チューリップ

今、ベランダのチューリップが満開だ。

去年は球根を植えそこねてしまって、今年になってから芽を出したものを買って植えた。

ポットに色別の写真がついていて、紫、白、黄色、それと・・を買った。

それぞれ成長して、めでたく咲いている。

咲く前の、まだ青い蕾のころのチューリップも好きだ。

柔らかそうだけれど、しっかりしていて、エネルギーが詰まってる黄緑色。

可能性の塊のよう。

プルーストの『失われた時を求めて』の中の一場面。

同棲をはじめた恋人アルベルチーヌが、うたた寝をしているのを見つけた主人公・・

故意にそんな姿勢をとろうと思ってもとれないような自然な姿勢で、ながながと私のベッドに横たわっている彼女は、花をつけた細長い茎をそこにおいたように見えた。

私が文章を読んでパッと想像したのは、薄いピンクのチューリップ。

読む人によって想像する花は違うと思うけれど、私は柔らかな曲線を描いたチューリップだなぁ。

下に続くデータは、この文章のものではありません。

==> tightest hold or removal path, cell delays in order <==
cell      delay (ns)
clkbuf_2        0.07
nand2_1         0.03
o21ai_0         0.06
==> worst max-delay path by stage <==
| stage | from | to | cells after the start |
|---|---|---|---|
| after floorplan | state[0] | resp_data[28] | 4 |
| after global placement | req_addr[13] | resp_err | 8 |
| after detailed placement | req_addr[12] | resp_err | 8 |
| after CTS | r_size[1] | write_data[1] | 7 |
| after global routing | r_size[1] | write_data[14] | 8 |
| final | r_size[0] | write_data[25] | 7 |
==> src/rtl/pipeline_ctrl.sv <==
// Pipeline sequencer for the RV32I core: stall/flush/redirect of IF, IF_ID and ID_EX,
// plus trap entry (mepc/mcause strobe) for decode exceptions, interrupts and WFI wake-up.
module pipeline_ctrl #(
    parameter logic [31:0] RESET_PC = 32'h0000_0000,
    parameter logic [31:0] IRQ_CODE = 32'd11
) (
    input  logic        clk,
    input  logic        rst,
    input  logic        id_valid,
    input  logic [31:0] instruction_addr_id,
    input  logic [4:0]  reg1_raddr,
    input  logic [4:0]  reg2_raddr,
    input  logic        exception_raise_id,
    input  logic [3:0]  exception_code_id,
    input  logic        reg_wen_ex,
    input  logic [4:0]  rd_ex,
    input  logic        ram_load_access_ex,
    input  logic        jump_en_ex,
    input  logic [31:0] jump_addr_ex,
    input  logic        mret_ex,
    input  logic        wfi_ex,
    input  logic [31:0] instruction_addr_ex,
    input  logic        mem_busy,
    input  logic        irq_pending,
    input  logic        mstatus_mie,
    input  logic [31:0] mtvec,
    input  logic [31:0] mepc,
    output logic        stall_if,
    output logic        flush_if,
    output logic        flush_id,
    output logic        pc_redirect_en,
    output logic [31:0] pc_redirect_addr,
    output logic        trap_en,
    output logic [31:0] trap_mepc,
    output logic [31:0] trap_mcause
);

    typedef enum logic [1:0] {
        RUN,
        TRAP_DRAIN,
        TRAP_ENTER,
        WFI_SLEEP
    } state_t;

    state_t      state, state_next;
    logic [31:0] pending_pc, pending_pc_next;
    logic [31:0] pending_cause, pending_cause_next;
    logic [31:0] irq_cause;
    logic        load_use;
    logic        irq_take;
    logic        unused_bits;

    assign irq_cause   = {1'b1, 27'b0, IRQ_CODE[3:0]};
    assign irq_take    = irq_pending & mstatus_mie;
    assign unused_bits = ^mtvec[1:0];

    // rs2 is compared even when the instruction has no rs2; a false match just costs a stall.
    assign load_use = ram_load_access_ex & reg_wen_ex & (rd_ex != 5'd0) &
                      ((rd_ex == reg1_raddr) | (rd_ex == reg2_raddr));

    always_ff @(posedge clk) begin
        if (rst) begin
            state         <= RUN;
            pending_pc    <= '0;
            pending_cause <= '0;
        end else begin
            state         <= state_next;
            pending_pc    <= pending_pc_next;
            pending_cause <= pending_cause_next;
        end
    end

    always_comb begin
        state_next         = state;
        pending_pc_next    = pending_pc;
        pending_cause_next = pending_cause;
        stall_if           = 1'b0;
        flush_if           = 1'b0;
        flush_id           = 1'b0;
        pc_redirect_en     = 1'b0;
        pc_redirect_addr   = '0;
        trap_en            = 1'b0;
        trap_mepc          = '0;
        trap_mcause        = '0;

        if (rst) begin
            state_next       = RUN;
            pc_redirect_en   = 1'b1;
            pc_redirect_addr = RESET_PC;
        end else begin
            unique case (state)
                RUN: begin
                    if (jump_en_ex) begin
                        pc_redirect_en   = 1'b1;
                        pc_redirect_addr = jump_addr_ex;
                        flush_if         = 1'b1;
                        flush_id         = 1'b1;
                    end else if (mret_ex) begin
                        pc_redirect_en   = 1'b1;
                        pc_redirect_addr = mepc;
                        flush_if         = 1'b1;
                        flush_id         = 1'b1;
                    end else if (wfi_ex) begin
                        stall_if        = 1'b1;
                        flush_id        = 1'b1;
                        pending_pc_next = instruction_addr_ex + 32'd4;
                        state_next      = WFI_SLEEP;
                    end else if (id_valid & exception_raise_id) begin
                        stall_if           = 1'b1;
                        flush_id           = 1'b1;
                        pending_pc_next    = instruction_addr_id;
                        pending_cause_next = {28'b0, exception_code_id};
                        state_next         = TRAP_DRAIN;
                    end else if (id_valid & irq_take) begin
                        stall_if           = 1'b1;
                        flush_id           = 1'b1;
                        pending_pc_next    = instruction_addr_id;
                        pending_cause_next = irq_cause;
                        state_next         = TRAP_DRAIN;
                    end else if (load_use) begin
                        stall_if = 1'b1;
                        flush_id = 1'b1;
                    end
                end

                TRAP_DRAIN: begin
                    stall_if = 1'b1;
                    flush_id = 1'b1;
                    if (!mem_busy) begin
                        state_next = TRAP_ENTER;
                    end
                end

                TRAP_ENTER: begin
                    trap_en          = 1'b1;
                    trap_mepc        = pending_pc;
                    trap_mcause      = pending_cause;
                    pc_redirect_en   = 1'b1;
                    pc_redirect_addr = {mtvec[31:2], 2'b00};
                    flush_if         = 1'b1;
                    flush_id         = 1'b1;
                    state_next       = RUN;
                end

                WFI_SLEEP: begin
                    stall_if = 1'b1;
                    flush_id = 1'b1;
                    // pending_pc already points past the WFI, so both wake paths resume there.
                    if (irq_take) begin
                        pending_cause_next = irq_cause;
                        state_next         = TRAP_DRAIN;
                    end else if (irq_pending) begin
                        pc_redirect_en   = 1'b1;
                        pc_redirect_addr = pending_pc;
                        flush_if         = 1'b1;
                        state_next       = RUN;
                    end
                end

                default: state_next = RUN;
            endcase
        end
    end

endmodule

==> config.mk <==
export PLATFORM = sky130hd
export DESIGN_NAME = pipeline_ctrl
export DESIGN_NICKNAME = d
export VERILOG_FILES = /design/src/rtl/pipeline_ctrl.sv
export SDC_FILE = /design/constraint.sdc
export NUM_CORES = 1
export LEC_CHECK = 0
export BUFFER_PORTS_ARGS = -buffer_cell sky130_fd_sc_hd__buf_2
export CAP_MARGIN = 20
export CORE_AREA = 2 2 113 115
export DETAILED_ROUTE_END_ITERATION = 8
export DIE_AREA = 0 0 115 117
export PLACE_DENSITY = 0.66
export SLEW_MARGIN = 25
export SYNTH_ARGS = -nofsm -noshare
export SYNTH_HDL_FRONTEND = slang
export SYNTH_SLANG_ARGS = --single-unit
==> constraint.sdc <==
create_clock -name clk -period 2.6 [get_ports clk]
set_input_delay 0 -clock clk [delete_from_list [all_inputs] [get_ports clk]]
set_output_delay 0 -clock clk [all_outputs]
set_load 0.005 [all_outputs]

実は、今までに何回かチューリップを描いたことがある。

正直本当に難しくて、満足できた作品がない。

単純かつ立体的な形。鮮やかな花の色、茎や葉の厚みと力強さ。等々。

どこかで、「釣りは鮒に始まり、鮒に終わる・・」というような話を聞いたか、読んだかしたような気がする。

さしずめ、私は「チューリップに始まり、チューリップに終わる」かな。

ベランダでは、色ごとにラベルを刺して鉢植えにしている。

ところが、白のラベルの鉢にある一本が、先をほんのりピンクに染めている。

「すみません・・、私、白じゃないんです。」と申し訳なさそうに控えめな態度。

「いいよ、いいよ、私は気にしないよ。」と私は心の中で思う。

安心したのか、どんどんピンクが濃くなり、今では元気なショッキングピンクになっているのだ。

チューリップ” に対して1件のコメントがあります。

  1. ワインちゃん より:

    プルースト全部読んだんですか?!すごい。この前、図書館で立ち読みして、借りようか、どうしようか迷ったんだけど、あ~んまり字がぎっしりで「またにしよう。」と思いました。あの場面、私は、カラーの花を思い浮かべました。チューリップというせんもあり。きっと、kyouさんのほうがわたしよりロマンチックね。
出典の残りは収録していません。